Record extracts Start Marker

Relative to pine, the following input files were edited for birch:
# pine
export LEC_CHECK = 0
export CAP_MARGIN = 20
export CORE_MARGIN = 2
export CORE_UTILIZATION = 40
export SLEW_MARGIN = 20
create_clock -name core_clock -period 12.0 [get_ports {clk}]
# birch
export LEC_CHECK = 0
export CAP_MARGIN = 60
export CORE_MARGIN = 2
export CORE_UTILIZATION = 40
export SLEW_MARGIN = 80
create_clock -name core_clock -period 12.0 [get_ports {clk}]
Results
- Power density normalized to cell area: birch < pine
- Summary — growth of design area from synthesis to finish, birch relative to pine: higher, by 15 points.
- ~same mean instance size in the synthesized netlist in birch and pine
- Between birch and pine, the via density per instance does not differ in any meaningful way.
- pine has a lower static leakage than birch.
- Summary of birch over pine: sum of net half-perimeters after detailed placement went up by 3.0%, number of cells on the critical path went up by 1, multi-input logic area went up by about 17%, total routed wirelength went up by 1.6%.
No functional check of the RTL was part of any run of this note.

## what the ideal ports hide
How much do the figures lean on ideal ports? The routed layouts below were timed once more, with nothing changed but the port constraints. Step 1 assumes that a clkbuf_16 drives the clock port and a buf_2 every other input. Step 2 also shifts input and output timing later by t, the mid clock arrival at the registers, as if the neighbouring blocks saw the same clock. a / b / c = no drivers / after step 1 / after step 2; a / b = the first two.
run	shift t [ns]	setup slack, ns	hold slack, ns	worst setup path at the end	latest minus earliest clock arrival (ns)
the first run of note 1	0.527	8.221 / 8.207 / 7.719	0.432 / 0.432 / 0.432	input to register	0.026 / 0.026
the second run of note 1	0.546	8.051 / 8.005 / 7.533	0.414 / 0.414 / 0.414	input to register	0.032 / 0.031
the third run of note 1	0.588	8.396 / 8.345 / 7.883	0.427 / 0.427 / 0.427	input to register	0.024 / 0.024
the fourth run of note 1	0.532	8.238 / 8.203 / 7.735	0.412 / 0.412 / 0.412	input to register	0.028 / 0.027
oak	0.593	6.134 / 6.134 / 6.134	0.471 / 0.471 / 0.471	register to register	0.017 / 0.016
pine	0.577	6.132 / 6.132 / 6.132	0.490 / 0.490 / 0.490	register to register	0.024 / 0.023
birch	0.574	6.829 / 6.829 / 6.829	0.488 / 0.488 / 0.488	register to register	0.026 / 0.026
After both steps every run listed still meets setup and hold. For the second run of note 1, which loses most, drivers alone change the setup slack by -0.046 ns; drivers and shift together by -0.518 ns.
What follows belongs to an exercise in optimizing a design on an open flow for small area, a short achievable clock period and few clock cycles; a production flow would make more cautious choices. Only simulation tests tie the RTL to the original design; equivalence was not proved. No activity file was given, so power comes from the tool's default toggle rates.

**flow/run.sh**
```bash
#!/bin/bash
# synth_recipe.tcl (not shown) runs the flow's synth.tcl, then flattens the netlist and writes it again
# the make line also repeats each setting of config.mk as NAME=value (left out here)
make -C /OpenROAD-flow-scripts/flow DESIGN_CONFIG=/design/flow/config.mk WORK_HOME=/design/flow/orfs CLKGATE_MAP_FILE= SYNTH_SCRIPT=/design/flow/synth_recipe.tcl finish
```
**flow/config.mk**
```make
export PLATFORM = sky130hd
export DESIGN_NAME = Main_PipeLine
export DESIGN_NICKNAME = Main_PipeLine
export VERILOG_FILES = /design/flow/design.v
export SDC_FILE = /design/flow/constraint.sdc
export NUM_CORES = 4
export LEC_CHECK = 0
export CAP_MARGIN = 20
export CORE_MARGIN = 2
export CORE_UTILIZATION = 40
export PLACE_DENSITY = 0.6
export SLEW_MARGIN = 20
```
**flow/constraint.sdc**
```tcl
create_clock -name core_clock -period 6.8 [get_ports {clk}]
set_input_delay 1.3600 -clock core_clock [delete_from_list [all_inputs] [get_ports {clk}]]
set_output_delay 1.3600 -clock core_clock [all_outputs]
set_load 0.01 [all_outputs]
```
Context: an optimization exercise on an open-source flow, tuned for small area and a short achievable clock period. The choices shown serve that exercise and are no tape-out recipe. In this exercise RTL edits were held to simulation tests only and were not proved equivalent to the original. The flow treats the clock pin as an ideal source, which a real chip does not have. Power and IR drop assume default switching activity.

==> try-cedar <==
## nmr_seq
module nmr_seq(
    input         clk_sys,
    input         rst_n,           
    input  [4:0]  start,           
    input  [15:0] datain,          
    input         scale_rst_n,
    input         scale_load,
    input  [4:0]  scale_choice,
    input         pn_change,
    input         inv_turn,
    output        scale_soft_d,
    output        scale_rt_sw,
    output        scale_sw_acq1,
    output        scale_sw_acq2,
    output        scale_s_acq,
    output        scale_dds_conf,
    output        scale_dump_start,
    output        scale_pluse_start,
    output        scale_pn_out,
    output        scale_bb_ch,
    output        scale_reset_out,
    output        scale_load_out,
    output [15:0] scale_s_acqnum,
    output        scale_intertodsp,
    output        scale_state_over_n,
    output [11:0] scale_strippluse,
    output        scale_dumpoff_ctr,
    output        scale_off_test,
    output        scale_tetw_pluse,
    output        scale_s_acq180,
    output        scale_long_opentime,
    output        scale_dump_sustain_ctrl,
    output        scale_ne_le,
    input         scan_rst_n,
    input         scan_load,
    input         scan_choice,
    output        scan_dumpon_ctr,
    output        scan_dumpoff_ctr,
    output        scan_soft_d,
    output        scan_rt_sw,
    output        scan_sw_acq1,
    output        scan_sw_acq2,
    output        scan_s_acq,
    output        scan_dds_conf,
    output        scan_calctrl,
    output        scan_state_over_n,
    output        scan_resetout,
    input         noise_rst_n,
    input         noise_load,
    input         noise_choice,
    output        noise_dumpon_ctr,
    output        noise_dumpoff_ctr,
    output        noise_soft_d,
    output        noise_rt_sw,
    output        noise_sw_acq1,
    output        noise_sw_acq2,
    output        noise_n_acq,
    output        noise_state_over_n,
    input         pluse_rst_n,
  ...
Settings: LEC_CHECK=0, CAP_MARGIN=20, CORE_MARGIN=2, CORE_UTILIZATION=65, CTS_BUF_LIST=sky130_fd_sc_hd__clkbuf_8 sky130_fd_sc_hd__clkbuf_16, CTS_CLUSTER_DIAMETER=100, CTS_CLUSTER_SIZE=30, PLACE_DENSITY=0.75, SLEW_MARGIN=20; clock period 10.0 ns.
standard.sh (not shown) runs the stock make flow with config.mk's settings and CLKGATE_MAP_FILE= SYNTH_SCRIPT=/design/flow/synth_recipe.tcl, a recipe that flattens the netlist after the stock synthesis.
==> flow/flow/run.sh <==
#!/bin/bash
# Layout flow: the standard ORFS flow (standard.sh, synthesis unchanged)
# with these changes, all at the design's clock period and constraints:
#  - port buffers are buf_2 cells;
#  - setup repair aims for a tighter slack than the 10 ns clock needs, and
#    may change a cell's drive strength across footprints;
#  - after CTS, post_cts.tcl replaces the upper levels of the clock tree by
#    root buffers fed from the clock port (see there).
# ORFS writes each step's full log under orfs/logs; make's output goes to
# standard_flow.log.
set -uo pipefail
here=$(cd "$(dirname "$0")" && pwd)
bash standard.sh \
    "BUFFER_PORTS_ARGS=-buffer_cell sky130_fd_sc_hd__buf_2" \
    SETUP_SLACK_MARGIN=7.0 MATCH_CELL_FOOTPRINT=0 \
    POST_CTS_TCL="$here/post_cts.tcl" \
    ${EXTRA_MAKE_ARGS:-} \
    finish > standard_flow.log 2>&1
==> flow/flow/clock_roots.tcl <==
# Rebuild the top of the clock tree: keep CTS's leaf buffers (and any sink
# wired to the upper levels), remove the upper-level buffers and the dummy
# loads CTS added to balance them, and drive the sinks from NROOTS root
# buffers, each fed straight from the clock port and placed at the centre of
# the sinks it drives. Every register still gets its clock through buffers.
proc rebuild_clock_roots { nroots root_master } {
  set db [ord::get_db]
  set block [ord::get_db_block]
  set port_net [$block findNet $::env(CLOCK_PORT_NET)]
  set master [$db findMaster $root_master]
  # upper-level buffers: reachable from the port through clock buffers that
  # are not leaf buffers
  set upper {}
  set loads {}
  set dummies {}
  set frontier [list $port_net]
  while {[llength $frontier] > 0} {
    set net [lindex $frontier 0]
    set frontier [lrange $frontier 1 end]
    foreach it [$net getITerms] {
      if {![$it isInputSignal] && [$it getIoType] ne "INPUT"} { continue }
      set inst [$it getInst]
      set name [$inst getName]
      set mname [[$inst getMaster] getName]
      if {[string match "clkload*" $name]} { lappend dummies $inst; continue }
      if {[string match "clkbuf_*" $name] && ![string match "clkbuf_leaf_*" $name] \
            && [string match "*clkbuf*" $mname]} {
        lappend upper $inst
        set onet [[$inst findITerm X] getNet]
        if {$onet ne "NULL"} { lappend frontier $onet }
        continue
      }
      if {$net ne $port_net} { lappend loads $it }
    }
  }
  puts "clock_roots: [llength $upper] upper buffers, [llength $dummies] dummy loads, [llength $loads] sinks to re-drive"
  if {[llength $upper] == 0} { return }
  # remove upper buffers, their nets and the dummies
  set kill_nets {}
  foreach inst $upper {
    set onet [[$inst findITerm X] getNet]
    if {$onet ne "NULL"} { lappend kill_nets $onet }
  }
  foreach it $loads { $it disconnect }
  foreach inst [concat $upper $dummies] { odb::dbInst_destroy $inst }
  foreach net $kill_nets { odb::dbNet_destroy $net }
  # split the sinks into nroots groups by position: sort by x, then by y in halves
  set pts {}
  foreach it $loads {
    set b [[$it getInst] getBBox]
    lappend pts [list $it [expr {([$b xMin] + [$b xMax]) / 2}] [expr {([$b yMin] + [$b yMax]) / 2}]]
  }
  set groups [list $pts]
  while {[llength $groups] < $nroots} {
    # split the largest group along its longer side
    set gi 0; set best -1
    for {set i 0} {$i < [llength $groups]} {incr i} {
      set n [llength [lindex $groups $i]]
      if {$n > $best} { set best $n; set gi $i }
    }
    set g [lindex $groups $gi]
    set xs [lmap p $g {lindex $p 1}]; set ys [lmap p $g {lindex $p 2}]
    set dx [expr {[tcl::mathfunc::max {*}$xs] - [tcl::mathfunc::min {*}$xs]}]
    set dy [expr {[tcl::mathfunc::max {*}$ys] - [tcl::mathfunc::min {*}$ys]}]
    set key [expr {$dx >= $dy ? 1 : 2}]
    set s [lsort -integer -index $key $g]
    set h [expr {[llength $s] / 2}]
    set groups [lreplace $groups $gi $gi [lrange $s 0 [expr {$h - 1}]] [lrange $s $h end]]
  }
  set k 0
  foreach g $groups {
    set sx 0; set sy 0
    foreach p $g { incr sx [lindex $p 1]; incr sy [lindex $p 2] }
    set cx [expr {$sx / [llength $g]}]; set cy [expr {$sy / [llength $g]}]
    set inst [odb::dbInst_create $block $master "clkroot_$k"]
    set net [odb::dbNet_create $block "clknet_root_$k"]
    $net setSigType CLOCK
    [$inst findITerm A] connect $port_net
    [$inst findITerm X] connect $net
    foreach p $g { [lindex $p 0] connect $net }
    $inst setLocation $cx $cy
    $inst setPlacementStatus PLACED
    puts "clock_roots: clkroot_$k drives [llength $g] sinks at ($cx, $cy)"
    incr k
  }
}
==> flow/flow/post_cts.tcl <==
# Runs at the end of ORFS's CTS step (POST_CTS_TCL). CTS builds a root
# buffer, a level of branch buffers and the leaf buffers; the branch level
# adds about 0.2 ns to every register's clock. Replace the root and branch
# level by a few root buffers fed from the clock port (all registers keep a
# balanced, buffered clock), then legalise and repair timing again.
source [file join [file dirname [info script]] clock_roots.tcl]
set ::env(CLOCK_PORT_NET) clk_sys
rebuild_clock_roots 4 sky130_fd_sc_hd__clkbuf_16
detailed_placement
estimate_parasitics -placement
report_clock_skew
repair_timing_helper
detailed_placement
check_placement -verbose
estimate_parasitics -placement
report_clock_skew
report_worst_slack -max
report_worst_slack -min
==> try-lagoon (differences from try-cedar) <==
==> flow/flow/run.sh (replaced) <==
#!/bin/bash
# Layout flow: the standard ORFS flow (standard.sh, synthesis unchanged)
# with two changes: the port buffers are buf_2 cells, and setup repair aims
# for a tighter slack than the 10 ns clock needs. The clock period and the
# constraints are the design's. ORFS writes each step's full log under
# orfs/logs; make's own output goes to standard_flow.log.
set -uo pipefail
bash standard.sh \
    "BUFFER_PORTS_ARGS=-buffer_cell sky130_fd_sc_hd__buf_2" \
    SETUP_SLACK_MARGIN=6.8 \
    finish > standard_flow.log 2>&1
removed: flow/flow/clock_roots.tcl
removed: flow/flow/post_cts.tcl
==> try-juniper (differences from try-cedar) <==
==> flow/flow/run.sh (replaced) <==
#!/bin/bash
# Layout flow: the standard ORFS flow (standard.sh, synthesis unchanged)
# with these changes, all at the design's clock period and constraints:
#  - port buffers are buf_2 cells;
#  - setup repair aims for a tighter slack than the 10 ns clock needs;
#  - after CTS, post_cts.tcl replaces the upper levels of the clock tree by
#    root buffers fed from the clock port (see there).
# ORFS writes each step's full log under orfs/logs; make's output goes to
# standard_flow.log.
set -uo pipefail
here=$(cd "$(dirname "$0")" && pwd)
bash standard.sh \
    "BUFFER_PORTS_ARGS=-buffer_cell sky130_fd_sc_hd__buf_2" \
    SETUP_SLACK_MARGIN=${SETUP_MARGIN:-7.0} \
    POST_CTS_TCL="$here/post_cts.tcl" \
    ${EXTRA_MAKE_ARGS:-} \
    finish > standard_flow.log 2>&1
==> summary of the runs <==
Routed wire length: try-lagoon < try-cedar < try-juniper. Total power, highest first: try-juniper, try-cedar, try-lagoon. Clock skew, lowest first: try-lagoon, try-cedar, try-juniper. Of try-cedar and try-lagoon, try-cedar has the higher via count (gap about 2.4%, measured against try-lagoon). Worst hold slack: try-lagoon < try-juniper < try-cedar. Of try-cedar and try-lagoon, try-cedar has the higher combinational power (gap about 10%, measured against try-lagoon). In sequential cell count, try-lagoon and try-juniper do not differ. The lowest design area belongs to try-lagoon, the highest to try-juniper. In synthesized cell count, try-juniper and try-lagoon do not differ. Between try-cedar and try-lagoon, the lower final cell count is in try-lagoon (gap 1.5%, measured against try-lagoon).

Record extracts End Marker

Throughout the listing above, count the lines where the word "instance" appears, then reply with that count and no other words.

2